» **Work to be completed**
Within the entries below, find the portion that opens with the line containing "clock: 8.0 ns" and closes with the line containing "- Against the". Retype that portion exactly and only.

[Data provided — start]

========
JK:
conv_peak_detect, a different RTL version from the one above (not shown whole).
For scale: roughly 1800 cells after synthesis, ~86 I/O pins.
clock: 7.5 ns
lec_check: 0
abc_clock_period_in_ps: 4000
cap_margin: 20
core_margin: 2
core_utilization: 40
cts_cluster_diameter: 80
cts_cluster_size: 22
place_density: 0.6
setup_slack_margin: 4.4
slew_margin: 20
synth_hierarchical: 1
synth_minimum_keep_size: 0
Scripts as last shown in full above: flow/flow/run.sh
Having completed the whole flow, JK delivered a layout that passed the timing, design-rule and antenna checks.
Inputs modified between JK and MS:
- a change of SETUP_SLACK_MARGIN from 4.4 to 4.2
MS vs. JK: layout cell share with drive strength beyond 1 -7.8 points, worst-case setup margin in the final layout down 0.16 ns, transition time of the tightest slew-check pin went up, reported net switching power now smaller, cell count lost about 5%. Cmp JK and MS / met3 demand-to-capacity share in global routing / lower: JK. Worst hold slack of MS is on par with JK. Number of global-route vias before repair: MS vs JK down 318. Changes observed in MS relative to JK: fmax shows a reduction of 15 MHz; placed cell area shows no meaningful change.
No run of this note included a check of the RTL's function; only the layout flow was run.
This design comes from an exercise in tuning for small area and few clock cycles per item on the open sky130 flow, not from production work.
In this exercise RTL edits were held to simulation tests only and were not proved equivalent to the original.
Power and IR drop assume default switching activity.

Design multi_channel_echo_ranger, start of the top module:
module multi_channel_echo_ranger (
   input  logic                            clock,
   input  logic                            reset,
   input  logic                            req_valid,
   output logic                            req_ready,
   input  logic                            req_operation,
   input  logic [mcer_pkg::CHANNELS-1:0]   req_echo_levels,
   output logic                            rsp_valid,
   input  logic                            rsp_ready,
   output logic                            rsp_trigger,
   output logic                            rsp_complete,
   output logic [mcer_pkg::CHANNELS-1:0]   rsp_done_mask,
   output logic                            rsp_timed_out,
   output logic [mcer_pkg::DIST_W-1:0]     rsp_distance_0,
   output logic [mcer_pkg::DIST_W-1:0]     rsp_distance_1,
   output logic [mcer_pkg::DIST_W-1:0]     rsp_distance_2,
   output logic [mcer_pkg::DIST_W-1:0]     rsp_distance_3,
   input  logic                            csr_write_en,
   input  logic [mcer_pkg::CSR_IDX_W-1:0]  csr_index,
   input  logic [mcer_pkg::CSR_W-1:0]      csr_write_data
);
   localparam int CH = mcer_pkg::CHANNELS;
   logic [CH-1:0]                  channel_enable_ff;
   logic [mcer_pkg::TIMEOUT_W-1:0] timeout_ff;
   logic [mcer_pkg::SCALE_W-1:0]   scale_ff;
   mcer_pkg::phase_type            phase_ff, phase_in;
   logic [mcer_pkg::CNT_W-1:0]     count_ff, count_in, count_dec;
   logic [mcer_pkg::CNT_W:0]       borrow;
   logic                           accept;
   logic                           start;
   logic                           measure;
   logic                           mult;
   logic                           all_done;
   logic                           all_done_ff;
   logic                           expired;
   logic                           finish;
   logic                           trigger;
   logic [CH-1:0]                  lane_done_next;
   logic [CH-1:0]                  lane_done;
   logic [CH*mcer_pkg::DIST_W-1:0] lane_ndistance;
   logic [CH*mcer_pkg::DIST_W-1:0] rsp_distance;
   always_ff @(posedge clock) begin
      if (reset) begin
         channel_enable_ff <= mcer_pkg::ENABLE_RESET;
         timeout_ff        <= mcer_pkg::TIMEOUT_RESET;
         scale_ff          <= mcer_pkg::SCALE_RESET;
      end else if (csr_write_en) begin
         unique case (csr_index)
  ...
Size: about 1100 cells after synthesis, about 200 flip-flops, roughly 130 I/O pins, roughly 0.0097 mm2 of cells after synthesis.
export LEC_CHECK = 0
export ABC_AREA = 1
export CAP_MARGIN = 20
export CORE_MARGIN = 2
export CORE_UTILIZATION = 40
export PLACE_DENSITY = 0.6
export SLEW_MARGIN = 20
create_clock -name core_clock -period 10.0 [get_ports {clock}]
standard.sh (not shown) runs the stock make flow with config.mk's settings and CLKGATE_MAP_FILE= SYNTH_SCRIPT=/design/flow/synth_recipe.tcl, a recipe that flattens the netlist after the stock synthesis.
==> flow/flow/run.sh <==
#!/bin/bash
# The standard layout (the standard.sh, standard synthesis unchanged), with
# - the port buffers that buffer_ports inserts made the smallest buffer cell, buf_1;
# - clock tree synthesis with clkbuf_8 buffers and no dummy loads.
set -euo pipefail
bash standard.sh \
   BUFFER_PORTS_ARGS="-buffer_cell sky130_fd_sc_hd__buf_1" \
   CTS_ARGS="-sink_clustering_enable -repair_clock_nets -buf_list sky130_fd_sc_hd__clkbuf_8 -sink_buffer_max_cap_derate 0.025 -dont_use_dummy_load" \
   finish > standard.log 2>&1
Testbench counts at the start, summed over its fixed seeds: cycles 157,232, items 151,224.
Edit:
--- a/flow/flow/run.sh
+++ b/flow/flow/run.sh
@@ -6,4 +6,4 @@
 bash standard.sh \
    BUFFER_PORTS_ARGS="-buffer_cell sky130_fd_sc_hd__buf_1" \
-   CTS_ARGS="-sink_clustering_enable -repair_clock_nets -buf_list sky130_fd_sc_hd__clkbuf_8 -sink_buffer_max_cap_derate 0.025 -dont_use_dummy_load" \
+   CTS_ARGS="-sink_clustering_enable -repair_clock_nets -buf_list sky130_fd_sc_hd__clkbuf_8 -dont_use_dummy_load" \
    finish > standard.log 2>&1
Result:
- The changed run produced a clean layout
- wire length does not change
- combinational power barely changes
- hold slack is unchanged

[Data provided — finish]
[Data provided — start]

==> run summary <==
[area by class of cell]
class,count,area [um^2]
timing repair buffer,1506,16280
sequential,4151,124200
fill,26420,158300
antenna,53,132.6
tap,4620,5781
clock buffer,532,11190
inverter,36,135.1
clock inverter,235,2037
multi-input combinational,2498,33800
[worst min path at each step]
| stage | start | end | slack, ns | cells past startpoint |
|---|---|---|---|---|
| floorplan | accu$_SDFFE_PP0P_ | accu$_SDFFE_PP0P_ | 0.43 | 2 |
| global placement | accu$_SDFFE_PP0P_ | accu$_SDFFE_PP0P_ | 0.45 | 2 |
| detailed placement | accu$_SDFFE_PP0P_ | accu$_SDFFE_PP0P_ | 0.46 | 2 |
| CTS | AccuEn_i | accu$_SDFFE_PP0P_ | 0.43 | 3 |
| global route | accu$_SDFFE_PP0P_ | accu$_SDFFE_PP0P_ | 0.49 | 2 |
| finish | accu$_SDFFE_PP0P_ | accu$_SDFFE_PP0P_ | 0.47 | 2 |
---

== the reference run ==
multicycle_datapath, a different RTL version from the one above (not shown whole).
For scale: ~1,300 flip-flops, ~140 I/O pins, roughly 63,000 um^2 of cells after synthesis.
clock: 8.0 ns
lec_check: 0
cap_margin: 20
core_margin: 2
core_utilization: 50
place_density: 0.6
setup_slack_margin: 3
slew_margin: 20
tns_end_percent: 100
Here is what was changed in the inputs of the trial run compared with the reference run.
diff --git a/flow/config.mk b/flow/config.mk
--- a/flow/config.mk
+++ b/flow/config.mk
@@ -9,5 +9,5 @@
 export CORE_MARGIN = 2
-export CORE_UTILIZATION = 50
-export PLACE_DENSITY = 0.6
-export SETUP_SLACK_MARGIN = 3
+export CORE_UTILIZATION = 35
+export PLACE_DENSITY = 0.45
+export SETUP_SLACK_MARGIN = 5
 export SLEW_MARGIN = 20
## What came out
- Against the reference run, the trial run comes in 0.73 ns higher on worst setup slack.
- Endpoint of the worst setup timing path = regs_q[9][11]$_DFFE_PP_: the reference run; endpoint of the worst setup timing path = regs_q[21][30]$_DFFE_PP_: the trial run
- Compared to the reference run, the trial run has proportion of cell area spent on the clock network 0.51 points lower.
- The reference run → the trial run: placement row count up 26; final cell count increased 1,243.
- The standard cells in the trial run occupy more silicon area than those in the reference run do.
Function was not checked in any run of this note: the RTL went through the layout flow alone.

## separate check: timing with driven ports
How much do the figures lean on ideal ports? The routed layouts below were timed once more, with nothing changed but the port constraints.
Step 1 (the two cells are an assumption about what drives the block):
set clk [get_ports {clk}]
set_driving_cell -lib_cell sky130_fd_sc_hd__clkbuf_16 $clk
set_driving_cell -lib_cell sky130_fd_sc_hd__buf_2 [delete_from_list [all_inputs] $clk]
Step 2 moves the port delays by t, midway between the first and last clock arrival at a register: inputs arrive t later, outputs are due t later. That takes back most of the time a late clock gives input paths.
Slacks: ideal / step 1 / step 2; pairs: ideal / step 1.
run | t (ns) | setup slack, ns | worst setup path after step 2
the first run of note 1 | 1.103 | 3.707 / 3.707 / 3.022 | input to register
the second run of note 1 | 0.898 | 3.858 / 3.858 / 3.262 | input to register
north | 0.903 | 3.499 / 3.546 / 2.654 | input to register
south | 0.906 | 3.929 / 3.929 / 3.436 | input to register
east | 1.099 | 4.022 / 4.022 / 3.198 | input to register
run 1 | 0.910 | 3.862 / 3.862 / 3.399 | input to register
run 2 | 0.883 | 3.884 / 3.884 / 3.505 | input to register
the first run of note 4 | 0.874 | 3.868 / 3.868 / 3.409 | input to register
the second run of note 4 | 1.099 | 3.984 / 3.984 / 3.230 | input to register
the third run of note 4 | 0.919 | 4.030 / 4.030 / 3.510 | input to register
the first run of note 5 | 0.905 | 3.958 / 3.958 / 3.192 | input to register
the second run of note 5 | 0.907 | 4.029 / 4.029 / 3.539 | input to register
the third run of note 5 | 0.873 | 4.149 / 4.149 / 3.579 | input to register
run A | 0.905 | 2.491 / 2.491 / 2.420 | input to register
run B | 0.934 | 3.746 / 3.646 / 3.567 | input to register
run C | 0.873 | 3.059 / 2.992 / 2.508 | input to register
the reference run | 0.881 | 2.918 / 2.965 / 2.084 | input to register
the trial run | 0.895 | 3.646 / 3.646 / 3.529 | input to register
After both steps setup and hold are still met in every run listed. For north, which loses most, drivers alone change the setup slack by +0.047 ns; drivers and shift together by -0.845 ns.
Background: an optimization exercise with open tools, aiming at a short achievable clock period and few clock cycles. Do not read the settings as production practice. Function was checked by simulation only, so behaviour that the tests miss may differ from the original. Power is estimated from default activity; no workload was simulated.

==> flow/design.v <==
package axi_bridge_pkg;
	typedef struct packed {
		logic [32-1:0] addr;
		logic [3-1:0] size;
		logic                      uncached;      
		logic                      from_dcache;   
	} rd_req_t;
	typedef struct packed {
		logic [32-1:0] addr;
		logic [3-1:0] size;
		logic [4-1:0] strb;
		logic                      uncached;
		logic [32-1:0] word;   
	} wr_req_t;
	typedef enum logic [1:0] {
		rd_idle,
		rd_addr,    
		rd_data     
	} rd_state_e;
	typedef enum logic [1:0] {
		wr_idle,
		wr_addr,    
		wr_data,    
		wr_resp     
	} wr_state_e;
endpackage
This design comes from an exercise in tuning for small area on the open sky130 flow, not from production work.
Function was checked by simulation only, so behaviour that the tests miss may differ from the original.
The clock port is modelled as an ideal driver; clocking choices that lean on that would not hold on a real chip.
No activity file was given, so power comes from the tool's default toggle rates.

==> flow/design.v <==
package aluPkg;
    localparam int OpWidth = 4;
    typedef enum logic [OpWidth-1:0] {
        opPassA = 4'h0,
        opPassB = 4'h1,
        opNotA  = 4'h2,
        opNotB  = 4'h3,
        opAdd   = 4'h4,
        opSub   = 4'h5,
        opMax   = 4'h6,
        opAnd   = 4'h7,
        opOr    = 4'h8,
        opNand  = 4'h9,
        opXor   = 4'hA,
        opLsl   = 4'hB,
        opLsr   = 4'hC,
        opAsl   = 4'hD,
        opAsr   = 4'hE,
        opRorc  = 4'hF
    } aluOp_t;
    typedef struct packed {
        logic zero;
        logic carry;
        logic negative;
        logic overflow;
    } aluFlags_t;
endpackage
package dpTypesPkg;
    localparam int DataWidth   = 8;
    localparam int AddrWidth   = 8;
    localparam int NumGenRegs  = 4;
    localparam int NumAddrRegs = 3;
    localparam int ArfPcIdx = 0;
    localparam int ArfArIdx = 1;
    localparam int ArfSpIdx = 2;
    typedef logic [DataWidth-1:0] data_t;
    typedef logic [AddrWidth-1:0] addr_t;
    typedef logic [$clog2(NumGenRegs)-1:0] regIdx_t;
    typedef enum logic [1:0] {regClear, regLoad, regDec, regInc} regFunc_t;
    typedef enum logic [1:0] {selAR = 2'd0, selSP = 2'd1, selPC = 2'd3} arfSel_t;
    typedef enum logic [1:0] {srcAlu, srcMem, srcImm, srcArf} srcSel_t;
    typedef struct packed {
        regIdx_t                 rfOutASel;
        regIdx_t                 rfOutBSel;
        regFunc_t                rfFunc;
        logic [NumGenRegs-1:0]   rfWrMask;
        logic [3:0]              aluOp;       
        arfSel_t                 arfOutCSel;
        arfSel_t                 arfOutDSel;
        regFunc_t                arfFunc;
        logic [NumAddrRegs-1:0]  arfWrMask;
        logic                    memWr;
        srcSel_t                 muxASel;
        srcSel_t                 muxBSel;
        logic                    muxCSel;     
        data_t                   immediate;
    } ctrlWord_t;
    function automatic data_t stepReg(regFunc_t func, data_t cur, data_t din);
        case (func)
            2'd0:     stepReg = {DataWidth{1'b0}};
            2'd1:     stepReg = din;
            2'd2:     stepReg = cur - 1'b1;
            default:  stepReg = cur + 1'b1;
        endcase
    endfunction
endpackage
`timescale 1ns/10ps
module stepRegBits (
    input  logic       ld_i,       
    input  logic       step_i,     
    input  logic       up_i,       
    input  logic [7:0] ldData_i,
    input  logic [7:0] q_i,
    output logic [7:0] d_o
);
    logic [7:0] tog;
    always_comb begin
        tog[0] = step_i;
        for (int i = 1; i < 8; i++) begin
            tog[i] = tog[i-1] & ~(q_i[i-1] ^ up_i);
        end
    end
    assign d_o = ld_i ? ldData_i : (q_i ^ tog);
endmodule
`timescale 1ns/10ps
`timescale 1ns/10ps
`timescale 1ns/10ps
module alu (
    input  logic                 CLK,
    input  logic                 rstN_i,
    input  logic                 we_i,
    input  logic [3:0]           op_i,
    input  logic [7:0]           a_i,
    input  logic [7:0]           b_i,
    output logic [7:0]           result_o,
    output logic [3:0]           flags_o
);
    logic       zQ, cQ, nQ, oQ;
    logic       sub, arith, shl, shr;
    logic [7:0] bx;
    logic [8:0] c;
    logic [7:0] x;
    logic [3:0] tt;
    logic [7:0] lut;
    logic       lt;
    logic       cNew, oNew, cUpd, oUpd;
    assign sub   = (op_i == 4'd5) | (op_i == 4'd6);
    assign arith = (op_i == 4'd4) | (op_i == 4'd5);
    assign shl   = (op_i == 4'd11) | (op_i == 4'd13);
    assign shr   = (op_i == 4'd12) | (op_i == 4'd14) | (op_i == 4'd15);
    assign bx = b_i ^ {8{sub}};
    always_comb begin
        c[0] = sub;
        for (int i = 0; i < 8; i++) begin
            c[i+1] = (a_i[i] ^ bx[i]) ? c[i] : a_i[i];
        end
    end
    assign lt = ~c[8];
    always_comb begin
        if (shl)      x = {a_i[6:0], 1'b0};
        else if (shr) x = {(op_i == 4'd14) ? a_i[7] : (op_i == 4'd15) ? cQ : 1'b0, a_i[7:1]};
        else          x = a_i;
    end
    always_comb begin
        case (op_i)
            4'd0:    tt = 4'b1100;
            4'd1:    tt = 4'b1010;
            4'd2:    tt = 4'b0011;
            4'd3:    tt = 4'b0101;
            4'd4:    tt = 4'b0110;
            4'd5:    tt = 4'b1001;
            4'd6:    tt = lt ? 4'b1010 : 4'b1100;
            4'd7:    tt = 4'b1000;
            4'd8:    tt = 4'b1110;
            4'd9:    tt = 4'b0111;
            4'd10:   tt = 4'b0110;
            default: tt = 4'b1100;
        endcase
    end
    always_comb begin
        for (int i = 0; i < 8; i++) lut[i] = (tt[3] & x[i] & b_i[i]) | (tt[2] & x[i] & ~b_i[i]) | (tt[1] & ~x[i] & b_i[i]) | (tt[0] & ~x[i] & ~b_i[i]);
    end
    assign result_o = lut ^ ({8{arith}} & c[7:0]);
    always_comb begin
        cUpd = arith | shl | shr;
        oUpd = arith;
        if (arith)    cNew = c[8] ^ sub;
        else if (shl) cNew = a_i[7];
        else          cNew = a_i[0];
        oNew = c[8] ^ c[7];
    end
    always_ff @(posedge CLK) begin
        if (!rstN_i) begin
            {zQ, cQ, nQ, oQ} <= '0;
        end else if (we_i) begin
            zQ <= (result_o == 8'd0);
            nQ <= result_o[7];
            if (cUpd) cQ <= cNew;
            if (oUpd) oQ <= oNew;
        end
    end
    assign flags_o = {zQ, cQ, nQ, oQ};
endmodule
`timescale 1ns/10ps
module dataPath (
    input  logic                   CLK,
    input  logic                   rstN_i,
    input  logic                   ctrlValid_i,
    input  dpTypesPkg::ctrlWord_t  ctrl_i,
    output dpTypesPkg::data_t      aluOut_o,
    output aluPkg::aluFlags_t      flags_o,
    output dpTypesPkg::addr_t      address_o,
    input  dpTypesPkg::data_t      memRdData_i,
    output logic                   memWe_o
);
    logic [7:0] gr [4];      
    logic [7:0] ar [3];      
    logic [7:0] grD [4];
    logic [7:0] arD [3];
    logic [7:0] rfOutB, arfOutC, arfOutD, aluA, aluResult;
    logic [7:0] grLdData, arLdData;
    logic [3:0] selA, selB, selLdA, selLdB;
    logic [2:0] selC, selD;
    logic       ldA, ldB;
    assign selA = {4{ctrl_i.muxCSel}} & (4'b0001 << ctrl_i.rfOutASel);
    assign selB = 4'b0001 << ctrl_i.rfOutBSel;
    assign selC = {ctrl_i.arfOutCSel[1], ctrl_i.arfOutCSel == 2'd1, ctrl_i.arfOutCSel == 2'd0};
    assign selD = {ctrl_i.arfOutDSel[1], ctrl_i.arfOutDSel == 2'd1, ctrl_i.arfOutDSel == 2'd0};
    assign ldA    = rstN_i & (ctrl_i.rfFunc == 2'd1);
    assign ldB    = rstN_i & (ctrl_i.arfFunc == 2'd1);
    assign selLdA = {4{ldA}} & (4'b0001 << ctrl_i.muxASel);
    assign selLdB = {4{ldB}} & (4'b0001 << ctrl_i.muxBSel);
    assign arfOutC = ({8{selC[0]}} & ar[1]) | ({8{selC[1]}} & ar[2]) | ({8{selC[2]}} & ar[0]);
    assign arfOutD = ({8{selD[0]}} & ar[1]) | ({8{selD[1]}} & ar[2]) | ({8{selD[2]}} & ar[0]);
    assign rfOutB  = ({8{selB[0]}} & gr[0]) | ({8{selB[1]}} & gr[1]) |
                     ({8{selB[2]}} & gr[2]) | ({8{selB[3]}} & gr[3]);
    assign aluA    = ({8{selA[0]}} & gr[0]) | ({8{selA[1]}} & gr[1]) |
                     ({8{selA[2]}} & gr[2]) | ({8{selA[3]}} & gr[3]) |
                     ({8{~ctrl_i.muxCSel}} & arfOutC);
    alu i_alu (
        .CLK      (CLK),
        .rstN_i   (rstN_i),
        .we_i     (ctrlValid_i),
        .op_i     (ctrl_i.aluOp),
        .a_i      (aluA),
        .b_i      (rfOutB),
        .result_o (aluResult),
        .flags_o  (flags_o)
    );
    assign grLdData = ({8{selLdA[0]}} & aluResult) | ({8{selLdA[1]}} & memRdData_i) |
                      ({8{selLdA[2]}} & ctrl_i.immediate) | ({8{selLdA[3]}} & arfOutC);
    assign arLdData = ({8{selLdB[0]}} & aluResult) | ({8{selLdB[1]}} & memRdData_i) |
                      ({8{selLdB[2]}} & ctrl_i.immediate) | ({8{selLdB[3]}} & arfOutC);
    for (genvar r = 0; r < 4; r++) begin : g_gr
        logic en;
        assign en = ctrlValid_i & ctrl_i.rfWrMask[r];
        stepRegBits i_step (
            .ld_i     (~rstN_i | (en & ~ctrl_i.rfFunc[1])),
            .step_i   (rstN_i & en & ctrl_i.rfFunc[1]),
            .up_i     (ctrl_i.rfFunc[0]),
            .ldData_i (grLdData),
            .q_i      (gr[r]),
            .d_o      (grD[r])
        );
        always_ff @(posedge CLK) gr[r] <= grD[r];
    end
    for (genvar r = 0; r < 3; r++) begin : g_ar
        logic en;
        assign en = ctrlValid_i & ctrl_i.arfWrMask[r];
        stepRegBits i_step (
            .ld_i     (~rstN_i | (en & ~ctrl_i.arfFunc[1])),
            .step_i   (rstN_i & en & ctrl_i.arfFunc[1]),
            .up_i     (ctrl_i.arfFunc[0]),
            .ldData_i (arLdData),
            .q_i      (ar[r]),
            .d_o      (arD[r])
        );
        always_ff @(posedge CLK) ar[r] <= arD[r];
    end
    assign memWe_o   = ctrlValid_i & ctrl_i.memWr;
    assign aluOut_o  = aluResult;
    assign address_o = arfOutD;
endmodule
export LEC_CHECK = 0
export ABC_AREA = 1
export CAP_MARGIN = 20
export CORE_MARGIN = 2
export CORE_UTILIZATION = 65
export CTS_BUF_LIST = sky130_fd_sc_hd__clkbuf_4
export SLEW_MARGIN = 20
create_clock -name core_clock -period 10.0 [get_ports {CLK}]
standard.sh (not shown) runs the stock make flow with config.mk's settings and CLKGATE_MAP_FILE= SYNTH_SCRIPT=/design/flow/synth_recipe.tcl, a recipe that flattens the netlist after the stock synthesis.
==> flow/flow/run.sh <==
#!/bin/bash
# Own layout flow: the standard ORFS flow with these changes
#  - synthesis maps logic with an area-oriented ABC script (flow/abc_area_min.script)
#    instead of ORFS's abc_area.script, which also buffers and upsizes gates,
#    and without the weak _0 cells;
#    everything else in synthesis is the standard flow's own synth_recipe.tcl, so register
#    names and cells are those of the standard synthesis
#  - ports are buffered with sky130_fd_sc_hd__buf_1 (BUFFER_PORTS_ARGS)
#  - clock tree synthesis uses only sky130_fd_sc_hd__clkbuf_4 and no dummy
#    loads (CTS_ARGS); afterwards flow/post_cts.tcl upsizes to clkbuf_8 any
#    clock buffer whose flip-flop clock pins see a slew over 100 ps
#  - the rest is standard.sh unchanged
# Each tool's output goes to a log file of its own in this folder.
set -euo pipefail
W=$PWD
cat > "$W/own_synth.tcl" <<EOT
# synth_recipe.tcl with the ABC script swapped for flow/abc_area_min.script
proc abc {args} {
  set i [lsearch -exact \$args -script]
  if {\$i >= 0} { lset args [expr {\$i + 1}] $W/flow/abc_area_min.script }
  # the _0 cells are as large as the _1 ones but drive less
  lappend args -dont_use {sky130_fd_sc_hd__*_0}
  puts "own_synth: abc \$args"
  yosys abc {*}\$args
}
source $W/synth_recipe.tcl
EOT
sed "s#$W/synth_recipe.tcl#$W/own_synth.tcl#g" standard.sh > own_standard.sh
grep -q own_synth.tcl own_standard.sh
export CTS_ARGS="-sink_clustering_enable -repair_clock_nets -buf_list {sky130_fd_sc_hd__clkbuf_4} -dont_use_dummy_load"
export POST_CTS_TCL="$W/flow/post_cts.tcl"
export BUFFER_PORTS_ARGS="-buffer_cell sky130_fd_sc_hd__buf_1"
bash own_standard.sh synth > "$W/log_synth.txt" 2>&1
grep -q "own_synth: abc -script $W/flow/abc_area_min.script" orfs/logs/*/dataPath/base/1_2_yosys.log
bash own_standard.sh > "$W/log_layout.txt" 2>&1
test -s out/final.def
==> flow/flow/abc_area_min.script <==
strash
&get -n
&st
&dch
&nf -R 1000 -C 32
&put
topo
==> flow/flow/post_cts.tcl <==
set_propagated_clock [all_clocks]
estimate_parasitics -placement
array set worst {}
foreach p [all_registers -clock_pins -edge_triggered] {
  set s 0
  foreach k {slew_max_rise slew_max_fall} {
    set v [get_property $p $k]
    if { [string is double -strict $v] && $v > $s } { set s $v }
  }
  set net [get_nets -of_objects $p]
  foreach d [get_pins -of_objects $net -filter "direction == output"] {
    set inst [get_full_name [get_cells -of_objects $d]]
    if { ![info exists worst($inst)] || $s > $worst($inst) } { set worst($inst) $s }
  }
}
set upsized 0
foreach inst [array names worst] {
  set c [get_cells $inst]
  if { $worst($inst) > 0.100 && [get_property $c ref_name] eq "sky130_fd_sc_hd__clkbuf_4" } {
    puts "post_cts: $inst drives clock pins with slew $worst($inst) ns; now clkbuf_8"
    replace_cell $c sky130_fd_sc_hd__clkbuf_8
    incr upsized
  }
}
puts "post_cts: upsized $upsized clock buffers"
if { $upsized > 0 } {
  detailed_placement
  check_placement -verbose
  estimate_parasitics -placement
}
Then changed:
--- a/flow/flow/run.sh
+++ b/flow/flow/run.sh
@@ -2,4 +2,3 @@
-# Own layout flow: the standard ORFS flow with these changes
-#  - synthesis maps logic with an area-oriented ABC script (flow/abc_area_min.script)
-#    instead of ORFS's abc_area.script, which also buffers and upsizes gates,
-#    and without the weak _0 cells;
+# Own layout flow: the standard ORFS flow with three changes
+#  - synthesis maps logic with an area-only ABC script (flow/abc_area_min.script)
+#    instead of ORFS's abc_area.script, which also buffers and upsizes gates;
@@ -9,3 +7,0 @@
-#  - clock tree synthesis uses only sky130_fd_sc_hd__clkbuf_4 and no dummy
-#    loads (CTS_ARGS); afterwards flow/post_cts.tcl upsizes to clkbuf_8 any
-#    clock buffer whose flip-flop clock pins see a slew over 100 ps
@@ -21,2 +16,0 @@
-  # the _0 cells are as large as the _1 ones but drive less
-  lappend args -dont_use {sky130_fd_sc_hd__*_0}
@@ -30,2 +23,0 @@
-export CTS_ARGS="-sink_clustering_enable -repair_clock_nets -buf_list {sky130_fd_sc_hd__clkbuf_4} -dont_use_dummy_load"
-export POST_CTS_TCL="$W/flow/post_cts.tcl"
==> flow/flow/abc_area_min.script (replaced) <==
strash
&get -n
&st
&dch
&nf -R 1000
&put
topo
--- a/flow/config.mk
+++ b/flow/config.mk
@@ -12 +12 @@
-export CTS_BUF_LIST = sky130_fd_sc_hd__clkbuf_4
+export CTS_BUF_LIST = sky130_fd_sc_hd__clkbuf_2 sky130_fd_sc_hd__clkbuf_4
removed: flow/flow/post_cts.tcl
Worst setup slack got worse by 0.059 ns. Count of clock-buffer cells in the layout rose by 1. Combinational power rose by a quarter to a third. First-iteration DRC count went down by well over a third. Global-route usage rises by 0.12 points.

[Data provided — finish]

» **Problem solution**
clock: 8.0 ns
lec_check: 0
cap_margin: 20
core_margin: 2
core_utilization: 50
place_density: 0.6
setup_slack_margin: 3
slew_margin: 20
tns_end_percent: 100
Here is what was changed in the inputs of the trial run compared with the reference run.
diff --git a/flow/config.mk b/flow/config.mk
--- a/flow/config.mk
+++ b/flow/config.mk
@@ -9,5 +9,5 @@
 export CORE_MARGIN = 2
-export CORE_UTILIZATION = 50
-export PLACE_DENSITY = 0.6
-export SETUP_SLACK_MARGIN = 3
+export CORE_UTILIZATION = 35
+export PLACE_DENSITY = 0.45
+export SETUP_SLACK_MARGIN = 5
 export SLEW_MARGIN = 20
## What came out
- Against the reference run, the trial run comes in 0.73 ns higher on worst setup slack.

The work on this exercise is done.